С возникновением «Русского Парижа» в нем образовались литературные салоны, игравшие вплоть до 1940 г. важную объединяющую и литературно-просветительскую роль в жизни русской диаспоры. В первую очередь здесь следует назвать салоны Цетлиных и Мережковских, непременным посетителем которых был Алданов. Его ближний круг общения состоял из людей, с которыми он сблизился еще в Одессе – Цетлины, Бунины, Фондаминские, Тэффи и Алексей Толстой. Но ни с кем из соплеменников-литераторов так тесно не общался Алданов в первые три года своей парижской эмигрантской жизни, как с Алексеем Толстым. Он сам говорит об этом в письме к Александру Амфитеатрову:
Мы с Алексеем Толстым были когда-то на ты и года три прожили в Париже, встречаясь каждый день [ПАР-ФИЛ-РУСЕВР. С. 604].

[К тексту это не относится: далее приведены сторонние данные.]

Source: an optimization exercise on an open RTL-to-GDS flow (aim: small area, a short achievable clock period and few clock cycles per item). Production flows keep margins and buffers that such runs may drop. RTL that was checked went through simulation tests only; none was proved equivalent to the original.

## v6
## sha384
module sha384 (
    input  wire         clk,
    input  wire         rst,            
    input  wire         in_valid,
    output wire         in_ready,
    input  wire [63:0]  in_data,        
    input  wire         in_first,       
    input  wire         in_last,        
    output wire [383:0] digest,         
    output reg          digest_valid
);
    localparam [63:0] IV0 = 64'hcbbb9d5dc1059ed8;
    localparam [63:0] IV1 = 64'h629a292a367cd507;
    localparam [63:0] IV2 = 64'h9159015a3070dd17;
    localparam [63:0] IV3 = 64'h152fecd8f70e5939;
    localparam [63:0] IV4 = 64'h67332667ffc00b31;
    localparam [63:0] IV5 = 64'h8eb44a8768581511;
    localparam [63:0] IV6 = 64'hdb0c2e0d64f98fa7;
    localparam [63:0] IV7 = 64'h47b5481dbefa4fa4;
    reg  [3:0]  ph;           
    reg  [4:0]  wc;           
    reg         ld_first, ld_last;
    reg         run;          
    reg  [6:0]  rc;           
    reg         run_first, run_last;
    reg         q77, q78, q79;    
    wire fin = q77 | q78 | q79;   
    wire [4:0] wc_base = q78 ? 5'd0 : wc;    
    assign in_ready = !wc_base[4] && (ph == wc_base[3:0]);
    wire accept = in_valid && in_ready;
    reg  start, start_iv, start_h;
    wire abort = run && (rc <= 7'd14) && ({2'b00, wc} < rc + 7'd2);
    wire [6:0] rc_next = start ? 7'd0 :
                         (!run || abort || rc == 7'd79) ? 7'd79 : rc + 7'd1;
  ...
Size: ~9800 cells after synthesis, ~2100 flip-flops, ~460 I/O pins.
Settings: LEC_CHECK=0, CAP_MARGIN=40, CORE_MARGIN=2, CORE_UTILIZATION=40, SLEW_MARGIN=40, SYNTH_MEMORY_MAX_BITS=16384; clock period 12.0 ns.
standard.sh (not shown) runs the stock make flow with config.mk's settings and CLKGATE_MAP_FILE= SYNTH_SCRIPT=/design/flow/synth_recipe.tcl, a recipe that flattens the netlist after the stock synthesis.
==> flow/flow/run.sh <==
#!/bin/bash
set -euo pipefail
export SETUP_SLACK_MARGIN=${MARGIN:-6.2}
bash standard.sh > layout.log 2>&1
## Diff of input files: v7 against v6
--- a/flow/design.v
+++ b/flow/design.v
@@ -19,58 +19,55 @@
     localparam [63:0] IV7 = 64'h47b5481dbefa4fa4;
     reg  [3:0]  ph;           
     reg  [4:0]  wc;           
     reg         ld_first, ld_last;
     reg         run;          
     reg  [6:0]  rc;           
     reg         run_first, run_last;
     reg         q77, q78, q79;    
     wire fin = q77 | q78 | q79;   
     wire [4:0] wc_base = q78 ? 5'd0 : wc;    
     assign in_ready = !wc_base[4] && (ph == wc_base[3:0]);
     wire accept = in_valid && in_ready;
-    reg  start, start_iv, start_h;
+    wire start = (ph == 4'd1) && (rc == 7'd79) && (wc != 5'd0);
     wire abort = run && (rc <= 7'd14) && ({2'b00, wc} < rc + 7'd2);
-    wire [6:0] rc_next = start ? 7'd0 :
-                         (!run || abort || rc == 7'd79) ? 7'd79 : rc + 7'd1;
-    wire       run_next = start || (run && !abort && rc != 7'd79);
-    wire [4:0] wc_next  = wc_base + {4'd0, accept};
-    wire       ldf_next = (accept && wc_base == 5'd0) ? in_first : ld_first;
-    wire       start_next = (ph == 4'd0) && (rc_next == 7'd79) && (wc_next != 5'd0);
     wire sched = run && (rc >= 7'd14) && (rc <= 7'd77) && wc[4];
     always @(posedge clk) begin
         if (rst) begin
             ph           <= 4'd0;
             wc           <= 5'd0;
             run          <= 1'b0;
             rc           <= 7'd79;
-            start        <= 1'b0;
-            start_iv     <= 1'b0;
-            start_h      <= 1'b0;
             q77          <= 1'b0;
             q78          <= 1'b0;
             q79          <= 1'b0;
             digest_valid <= 1'b0;
         end else begin
             ph <= ph + 4'd1;
-            wc <= wc_next;
+            wc <= wc_base + {4'd0, accept};
             digest_valid <= q79 && run_last;
             q77 <= run && (rc == 7'd76);
             q78 <= q77;
             q79 <= q78;
-            rc       <= rc_next;
-            run      <= run_next;
-            start    <= start_next;
-            start_iv <= start_next && ldf_next;
-            start_h  <= start_next && !run_next;
+            if (start) begin
+                run <= 1'b1;
+                rc  <= 7'd0;
+            end else if (run) begin
+                if (abort || rc == 7'd79) begin
+                    run <= 1'b0;
+                    rc  <= 7'd79;
+                end else begin
+                    rc  <= rc + 7'd1;
+                end
+            end
         end
     end
     always @(posedge clk) begin
         if (accept && wc_base == 5'd0) begin
             ld_first <= in_first;
             ld_last  <= in_last;
         end
         if (start) begin
             run_first <= ld_first;
             run_last  <= ld_last;
         end
     end
@@ -1750,26 +1747,26 @@
     wire xk_g6_59 = xk_g5_59 | (xk_p5_59 & xk_g5_31);
     wire xk_p6_59 = xk_p5_59 & xk_p5_31;
     wire xk_g6_60 = xk_g5_60 | (xk_p5_60 & xk_g5_31);
     wire xk_p6_60 = xk_p5_60 & xk_p5_31;
     wire xk_g6_61 = xk_g5_61 | (xk_p5_61 & xk_g5_31);
     wire xk_p6_61 = xk_p5_61 & xk_p5_31;
     wire xk_g6_62 = xk_g5_62 | (xk_p5_62 & xk_g5_31);
     wire xk_p6_62 = xk_p5_62 & xk_p5_31;
     wire xk_g6_63 = xk_g5_63 | (xk_p5_63 & xk_g5_31);
     wire xk_p6_63 = xk_p5_63 & xk_p5_31;
     wire [63:0] x_next = xk_p ^ {xk_g6_62, xk_g6_61, xk_g6_60, xk_g6_59, xk_g6_58, xk_g6_57, xk_g6_56, xk_g6_55, xk_g6_54, xk_g6_53, xk_g6_52, xk_g6_51, xk_g6_50, xk_g6_49, xk_g6_48, xk_g6_47, xk_g6_46, xk_g6_45, xk_g6_44, xk_g6_43, xk_g6_42, xk_g6_41, xk_g6_40, xk_g6_39, xk_g6_38, xk_g6_37, xk_g6_36, xk_g6_35, xk_g6_34, xk_g6_33, xk_g6_32, xk_g5_31, xk_g5_30, xk_g5_29, xk_g5_28, xk_g5_27, xk_g5_26, xk_g5_25, xk_g5_24, xk_g5_23, xk_g5_22, xk_g5_21, xk_g5_20, xk_g5_19, xk_g5_18, xk_g5_17, xk_g5_16, xk_g4_15, xk_g4_14, xk_g4_13, xk_g4_12, xk_g4_11, xk_g4_10, xk_g4_9, xk_g4_8, xk_g3_7, xk_g3_6, xk_g3_5, xk_g3_4, xk_g2_3, xk_g2_2, xk_g1_1, xk_g[0], 1'b0};
     wire init    = start;
-    wire init_iv = start_iv;      
-    wire init_h  = start_h;       
+    wire init_iv = start && ld_first;
+    wire init_h  = start && !run;
     always @(posedge clk) begin
         r[0] <= q79 ? a_rnd : r[1];
         r[1] <= r[2];
         r[2] <= r[3];
         r[3] <= sum_e;
         r[4] <= q79 ? e_rnd : r[5];
         r[5] <= r[6];
         r[6] <= r[7];
         r[7] <= sum_a;
         a <= init_iv ? IV0 : (init_h ? r[1] : a_rnd);
         b <= init ? (ld_first ? IV1 : sum_a) : a;
         c <= init ? (ld_first ? IV2 : r[7]) : b;
### Flow results
- From v6 to v7 the numbers moved as follows: count of cells resized by post-cts repair shows an increase of 173, post-synthesis instance total shows an increase of 94.
- Proportion of cell area occupied by registers: v7 vs v6 down 0.66 points
- Final design instance area without fill: v7 vs v6 down 0.0015 mm2
- The final reports for v7 and v6 show non-clock buffer instance count of the final layout higher in the former.
- Lower number of nets in the final layout goes to v6 over v7.
- When v7 is measured against v6, its wire length the detailed router placed on met1 turns out about 7% lower.
- On maximum frequency: between v7 and v6, it ends up lower for v6.
Testbench counts of v7, summed over its fixed seeds: cycles 191,696, blocks 2,396.
Function not checked in v6: the RTL went through the layout flow alone.

-- re-timing with driven ports --
The results above use ideal ports. As a check the final layouts listed here were re-extracted and re-timed, cells and wires unchanged. Step 1 assumes that a clkbuf_16 drives the clock port and a buf_2 every other input. Step 2 moves the port delays by t, midway between the first and last clock arrival at a register: inputs arrive t later, outputs are due t later. That takes back most of the time a late clock gives input paths. Three values: ideal ports, drivers, drivers and shift; two values: the first two.
run | shift t [ns] | setup WS [ns] | worst setup path at the end | slew at the worst register clock pin (ns) | worst slew at a driven data input, ns
v6 | 0.982 | 6.100 / 6.100 / 5.243 | input to register | 0.08 / 0.08 | 0.06
v7 | 0.986 | 6.150 / 6.150 / 6.150 | register to register | 0.07 / 0.07 | 0.08
After both steps every run listed still meets setup and hold. For v6, which loses most, drivers alone change the setup slack by 0.000 ns; drivers and shift together by -0.857 ns.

Алексей Толстой, будучи всего лишь на три года старше Алданова, как автор рассказов и повестей «заволжского» цикла (1909–1911 гг.) и примыкающих к нему небольших романов «Чудаки», «Хромой барин» (1912 г.), имел реноме «известный писатель». По воспоминаниям Осипа Дымова, в литературных кругах Ст.-Петербурга Алексей Толстой появился в 1908 г. Тогда это был:
крупный, богатырского вида человек, с круглым, приятным лицом, густыми светлыми волосами, подстриженными под каре на затылке – причёска, которая в те дни была очень распространена среди извозчиков. Самой приятной на его лице была улыбка. Я никогда не видел такую одновременно открыто-добросердечную и хитроватую улыбку. Когда он смеялся – а делал он это довольно часто – обнажались два ряда крупных ровных белоснежных зубов. Игра мускулов на его лице – с широким вырезом славянского рта – всё пробуждало к нему чувство симпатии и свидетельствовало о гармонии между здоровой внешностью и внутренней жизнью. Возможно, впрочем, лицо было чуточку чересчур открытым, возможно, белозубая улыбка, сверх меры наивной. Кто-то из наших даже заметил, что новичок, кажется, слегка глуповат. Но его светлые голубые глаза никогда не смеялись. Они постоянно как бы были настороже. Новичок всё видел и подмечал и, самое интересное – а это было явно – не хотел, точнее, не мог нести ответственность за то, что видел. У него был острый, проницательный взгляд художника. Он знал, что говорили о нём другие, но это не производило на него особенного впечатления, а лишь вызывало смех.
– Он умён.
– Ой, ну что вы?
– Ну, в таком случае, не умён.
И он, весело хохоча, обнажал свои молочные зубы, сверля тебя в тоже время проницательным взглядом своих холодных голубых глаз.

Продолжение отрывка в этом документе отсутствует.